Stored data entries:
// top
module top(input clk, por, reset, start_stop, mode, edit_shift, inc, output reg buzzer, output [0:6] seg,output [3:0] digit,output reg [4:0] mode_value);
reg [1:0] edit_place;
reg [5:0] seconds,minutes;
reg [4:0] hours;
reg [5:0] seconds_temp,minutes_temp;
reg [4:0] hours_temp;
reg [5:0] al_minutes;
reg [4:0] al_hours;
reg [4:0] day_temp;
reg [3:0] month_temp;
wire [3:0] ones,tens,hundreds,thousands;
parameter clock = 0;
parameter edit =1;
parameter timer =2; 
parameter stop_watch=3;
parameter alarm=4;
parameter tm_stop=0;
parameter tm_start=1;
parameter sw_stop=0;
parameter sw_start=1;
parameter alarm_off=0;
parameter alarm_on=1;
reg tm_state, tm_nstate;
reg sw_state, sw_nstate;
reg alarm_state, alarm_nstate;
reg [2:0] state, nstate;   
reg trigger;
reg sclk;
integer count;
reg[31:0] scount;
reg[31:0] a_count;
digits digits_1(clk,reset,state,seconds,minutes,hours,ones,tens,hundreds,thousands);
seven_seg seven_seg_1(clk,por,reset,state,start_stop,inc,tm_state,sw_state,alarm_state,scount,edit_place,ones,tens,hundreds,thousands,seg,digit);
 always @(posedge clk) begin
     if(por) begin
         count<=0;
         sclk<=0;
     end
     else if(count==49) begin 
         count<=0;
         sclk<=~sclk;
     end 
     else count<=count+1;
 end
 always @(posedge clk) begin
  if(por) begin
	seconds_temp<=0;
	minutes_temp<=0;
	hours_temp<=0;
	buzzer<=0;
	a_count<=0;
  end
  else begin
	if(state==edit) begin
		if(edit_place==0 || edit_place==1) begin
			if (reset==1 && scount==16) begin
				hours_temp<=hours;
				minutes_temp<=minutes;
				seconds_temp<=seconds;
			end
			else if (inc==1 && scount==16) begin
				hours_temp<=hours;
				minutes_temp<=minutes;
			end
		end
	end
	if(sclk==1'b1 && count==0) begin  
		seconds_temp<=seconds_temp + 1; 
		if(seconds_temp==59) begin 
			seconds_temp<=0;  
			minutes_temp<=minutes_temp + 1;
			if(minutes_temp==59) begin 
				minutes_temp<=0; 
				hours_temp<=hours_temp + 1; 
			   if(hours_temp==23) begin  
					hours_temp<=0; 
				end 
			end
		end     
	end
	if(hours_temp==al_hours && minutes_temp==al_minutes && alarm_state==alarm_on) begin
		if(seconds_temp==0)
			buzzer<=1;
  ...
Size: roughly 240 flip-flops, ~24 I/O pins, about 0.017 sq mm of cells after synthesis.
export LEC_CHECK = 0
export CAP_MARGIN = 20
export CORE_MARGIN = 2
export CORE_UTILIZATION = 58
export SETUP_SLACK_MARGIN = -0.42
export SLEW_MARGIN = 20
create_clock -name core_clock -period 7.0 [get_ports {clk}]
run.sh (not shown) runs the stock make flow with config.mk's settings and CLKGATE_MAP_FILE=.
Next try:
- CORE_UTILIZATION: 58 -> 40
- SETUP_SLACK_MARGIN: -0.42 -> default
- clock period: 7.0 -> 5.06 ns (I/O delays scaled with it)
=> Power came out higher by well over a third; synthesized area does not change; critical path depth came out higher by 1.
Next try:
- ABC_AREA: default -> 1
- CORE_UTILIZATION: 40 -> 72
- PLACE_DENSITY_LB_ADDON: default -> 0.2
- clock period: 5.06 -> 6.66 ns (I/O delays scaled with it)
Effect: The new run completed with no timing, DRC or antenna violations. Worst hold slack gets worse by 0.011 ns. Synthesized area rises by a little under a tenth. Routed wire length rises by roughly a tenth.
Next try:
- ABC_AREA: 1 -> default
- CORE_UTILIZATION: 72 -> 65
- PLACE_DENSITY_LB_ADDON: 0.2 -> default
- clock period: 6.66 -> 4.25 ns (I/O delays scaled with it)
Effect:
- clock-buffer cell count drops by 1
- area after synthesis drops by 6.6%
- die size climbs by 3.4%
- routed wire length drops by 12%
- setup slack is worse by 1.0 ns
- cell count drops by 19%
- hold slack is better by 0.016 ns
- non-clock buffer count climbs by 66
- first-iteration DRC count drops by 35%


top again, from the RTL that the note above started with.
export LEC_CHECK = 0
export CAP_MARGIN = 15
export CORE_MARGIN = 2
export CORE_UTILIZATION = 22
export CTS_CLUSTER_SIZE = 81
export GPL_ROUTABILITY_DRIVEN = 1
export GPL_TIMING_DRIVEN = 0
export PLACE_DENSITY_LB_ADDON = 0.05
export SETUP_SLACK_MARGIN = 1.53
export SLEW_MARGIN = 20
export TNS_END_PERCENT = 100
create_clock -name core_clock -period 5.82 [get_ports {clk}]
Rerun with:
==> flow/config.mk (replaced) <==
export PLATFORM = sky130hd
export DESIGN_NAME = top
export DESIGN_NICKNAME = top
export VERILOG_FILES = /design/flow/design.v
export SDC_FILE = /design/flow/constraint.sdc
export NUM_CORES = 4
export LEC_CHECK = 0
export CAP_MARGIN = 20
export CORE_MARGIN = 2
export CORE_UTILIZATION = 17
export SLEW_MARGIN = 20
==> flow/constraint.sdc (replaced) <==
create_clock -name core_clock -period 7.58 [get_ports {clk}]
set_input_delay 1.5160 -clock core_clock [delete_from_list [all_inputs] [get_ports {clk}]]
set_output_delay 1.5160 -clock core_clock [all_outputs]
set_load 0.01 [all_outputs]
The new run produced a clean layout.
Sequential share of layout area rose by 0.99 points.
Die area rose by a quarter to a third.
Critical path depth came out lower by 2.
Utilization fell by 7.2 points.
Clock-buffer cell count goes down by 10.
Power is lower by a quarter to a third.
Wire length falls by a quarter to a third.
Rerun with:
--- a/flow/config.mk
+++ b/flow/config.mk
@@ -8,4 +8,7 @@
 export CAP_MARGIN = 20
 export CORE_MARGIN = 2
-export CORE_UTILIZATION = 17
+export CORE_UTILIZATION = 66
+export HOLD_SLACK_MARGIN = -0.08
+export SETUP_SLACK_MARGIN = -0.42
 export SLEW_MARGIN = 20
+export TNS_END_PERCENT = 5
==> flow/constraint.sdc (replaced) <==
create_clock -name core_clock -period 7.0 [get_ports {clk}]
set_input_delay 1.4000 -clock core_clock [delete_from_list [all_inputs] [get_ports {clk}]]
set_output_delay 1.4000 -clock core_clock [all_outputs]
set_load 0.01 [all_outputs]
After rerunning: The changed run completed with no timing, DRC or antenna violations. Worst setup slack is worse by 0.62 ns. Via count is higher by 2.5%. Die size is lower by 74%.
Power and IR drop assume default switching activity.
* * *
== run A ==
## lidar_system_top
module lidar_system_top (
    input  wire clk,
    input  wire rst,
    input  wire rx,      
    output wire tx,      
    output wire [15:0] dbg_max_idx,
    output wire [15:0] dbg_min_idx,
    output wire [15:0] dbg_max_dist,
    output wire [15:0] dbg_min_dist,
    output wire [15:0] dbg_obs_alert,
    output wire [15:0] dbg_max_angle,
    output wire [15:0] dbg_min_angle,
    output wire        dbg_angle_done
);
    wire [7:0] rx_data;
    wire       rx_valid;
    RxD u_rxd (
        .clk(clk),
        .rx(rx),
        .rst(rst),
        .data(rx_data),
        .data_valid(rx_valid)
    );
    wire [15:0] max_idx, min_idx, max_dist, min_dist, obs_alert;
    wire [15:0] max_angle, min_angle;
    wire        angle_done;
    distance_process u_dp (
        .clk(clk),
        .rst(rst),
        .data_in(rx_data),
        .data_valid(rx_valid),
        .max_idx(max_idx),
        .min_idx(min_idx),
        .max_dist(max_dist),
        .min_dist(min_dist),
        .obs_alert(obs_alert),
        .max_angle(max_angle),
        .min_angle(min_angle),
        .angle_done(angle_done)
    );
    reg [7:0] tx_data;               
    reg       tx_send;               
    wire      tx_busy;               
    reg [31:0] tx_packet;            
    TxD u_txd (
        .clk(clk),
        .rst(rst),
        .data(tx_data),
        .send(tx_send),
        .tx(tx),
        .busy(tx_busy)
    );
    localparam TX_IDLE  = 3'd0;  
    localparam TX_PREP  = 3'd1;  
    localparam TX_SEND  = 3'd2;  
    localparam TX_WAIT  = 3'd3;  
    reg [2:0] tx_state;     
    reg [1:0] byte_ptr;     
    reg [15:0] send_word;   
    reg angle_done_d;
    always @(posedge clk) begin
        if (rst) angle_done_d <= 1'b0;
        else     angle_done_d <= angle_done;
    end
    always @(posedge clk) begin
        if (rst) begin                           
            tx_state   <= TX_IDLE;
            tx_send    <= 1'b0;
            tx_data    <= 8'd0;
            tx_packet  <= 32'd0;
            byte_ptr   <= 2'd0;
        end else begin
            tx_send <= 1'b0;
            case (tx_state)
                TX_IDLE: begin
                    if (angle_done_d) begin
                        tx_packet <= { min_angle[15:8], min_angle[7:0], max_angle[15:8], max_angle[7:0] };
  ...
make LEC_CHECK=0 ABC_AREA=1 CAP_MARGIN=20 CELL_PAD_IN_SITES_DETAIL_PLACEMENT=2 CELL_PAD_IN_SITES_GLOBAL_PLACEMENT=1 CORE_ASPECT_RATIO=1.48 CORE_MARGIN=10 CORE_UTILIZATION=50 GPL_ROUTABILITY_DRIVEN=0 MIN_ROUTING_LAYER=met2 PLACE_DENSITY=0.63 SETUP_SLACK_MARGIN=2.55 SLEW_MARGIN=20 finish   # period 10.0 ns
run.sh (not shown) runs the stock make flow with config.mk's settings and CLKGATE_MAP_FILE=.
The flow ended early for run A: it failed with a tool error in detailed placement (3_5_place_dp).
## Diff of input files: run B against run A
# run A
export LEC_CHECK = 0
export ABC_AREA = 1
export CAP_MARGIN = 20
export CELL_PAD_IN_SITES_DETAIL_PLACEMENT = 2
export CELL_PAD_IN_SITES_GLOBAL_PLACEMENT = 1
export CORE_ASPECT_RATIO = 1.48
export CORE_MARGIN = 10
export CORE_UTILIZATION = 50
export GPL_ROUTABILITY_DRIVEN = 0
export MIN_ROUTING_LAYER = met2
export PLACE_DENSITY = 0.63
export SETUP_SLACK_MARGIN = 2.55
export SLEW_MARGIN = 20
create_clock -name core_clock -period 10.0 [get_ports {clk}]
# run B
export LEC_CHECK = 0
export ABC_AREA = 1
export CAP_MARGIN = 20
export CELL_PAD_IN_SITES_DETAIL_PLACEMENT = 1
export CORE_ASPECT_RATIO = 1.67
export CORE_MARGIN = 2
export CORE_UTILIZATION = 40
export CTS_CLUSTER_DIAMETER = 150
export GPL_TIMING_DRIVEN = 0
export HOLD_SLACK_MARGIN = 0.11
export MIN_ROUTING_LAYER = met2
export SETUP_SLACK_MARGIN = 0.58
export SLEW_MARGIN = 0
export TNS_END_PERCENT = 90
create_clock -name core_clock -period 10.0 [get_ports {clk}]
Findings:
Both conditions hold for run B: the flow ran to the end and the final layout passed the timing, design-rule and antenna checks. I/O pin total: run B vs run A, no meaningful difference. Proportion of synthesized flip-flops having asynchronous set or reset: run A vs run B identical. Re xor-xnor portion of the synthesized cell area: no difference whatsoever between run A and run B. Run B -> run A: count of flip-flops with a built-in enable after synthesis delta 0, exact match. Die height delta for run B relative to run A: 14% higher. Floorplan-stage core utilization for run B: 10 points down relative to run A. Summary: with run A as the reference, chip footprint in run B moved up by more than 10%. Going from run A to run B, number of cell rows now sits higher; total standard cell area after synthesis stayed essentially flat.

— ABOUT THIS EXERCISE —
Among the entries above, the line containing "reg angle_done_d;", the line containing "export CORE_UTILIZATION = 50", and all lines between them are to be restated word for word; nothing else belongs in the reply.

— ANSWER TO THIS EXERCISE —
    reg angle_done_d;
    always @(posedge clk) begin
        if (rst) angle_done_d <= 1'b0;
        else     angle_done_d <= angle_done;
    end
    always @(posedge clk) begin
        if (rst) begin                           
            tx_state   <= TX_IDLE;
            tx_send    <= 1'b0;
            tx_data    <= 8'd0;
            tx_packet  <= 32'd0;
            byte_ptr   <= 2'd0;
        end else begin
            tx_send <= 1'b0;
            case (tx_state)
                TX_IDLE: begin
                    if (angle_done_d) begin
                        tx_packet <= { min_angle[15:8], min_angle[7:0], max_angle[15:8], max_angle[7:0] };
  ...
make LEC_CHECK=0 ABC_AREA=1 CAP_MARGIN=20 CELL_PAD_IN_SITES_DETAIL_PLACEMENT=2 CELL_PAD_IN_SITES_GLOBAL_PLACEMENT=1 CORE_ASPECT_RATIO=1.48 CORE_MARGIN=10 CORE_UTILIZATION=50 GPL_ROUTABILITY_DRIVEN=0 MIN_ROUTING_LAYER=met2 PLACE_DENSITY=0.63 SETUP_SLACK_MARGIN=2.55 SLEW_MARGIN=20 finish   # period 10.0 ns
run.sh (not shown) runs the stock make flow with config.mk's settings and CLKGATE_MAP_FILE=.
The flow ended early for run A: it failed with a tool error in detailed placement (3_5_place_dp).
## Diff of input files: run B against run A
# run A
export LEC_CHECK = 0
export ABC_AREA = 1
export CAP_MARGIN = 20
export CELL_PAD_IN_SITES_DETAIL_PLACEMENT = 2
export CELL_PAD_IN_SITES_GLOBAL_PLACEMENT = 1
export CORE_ASPECT_RATIO = 1.48
export CORE_MARGIN = 10
export CORE_UTILIZATION = 50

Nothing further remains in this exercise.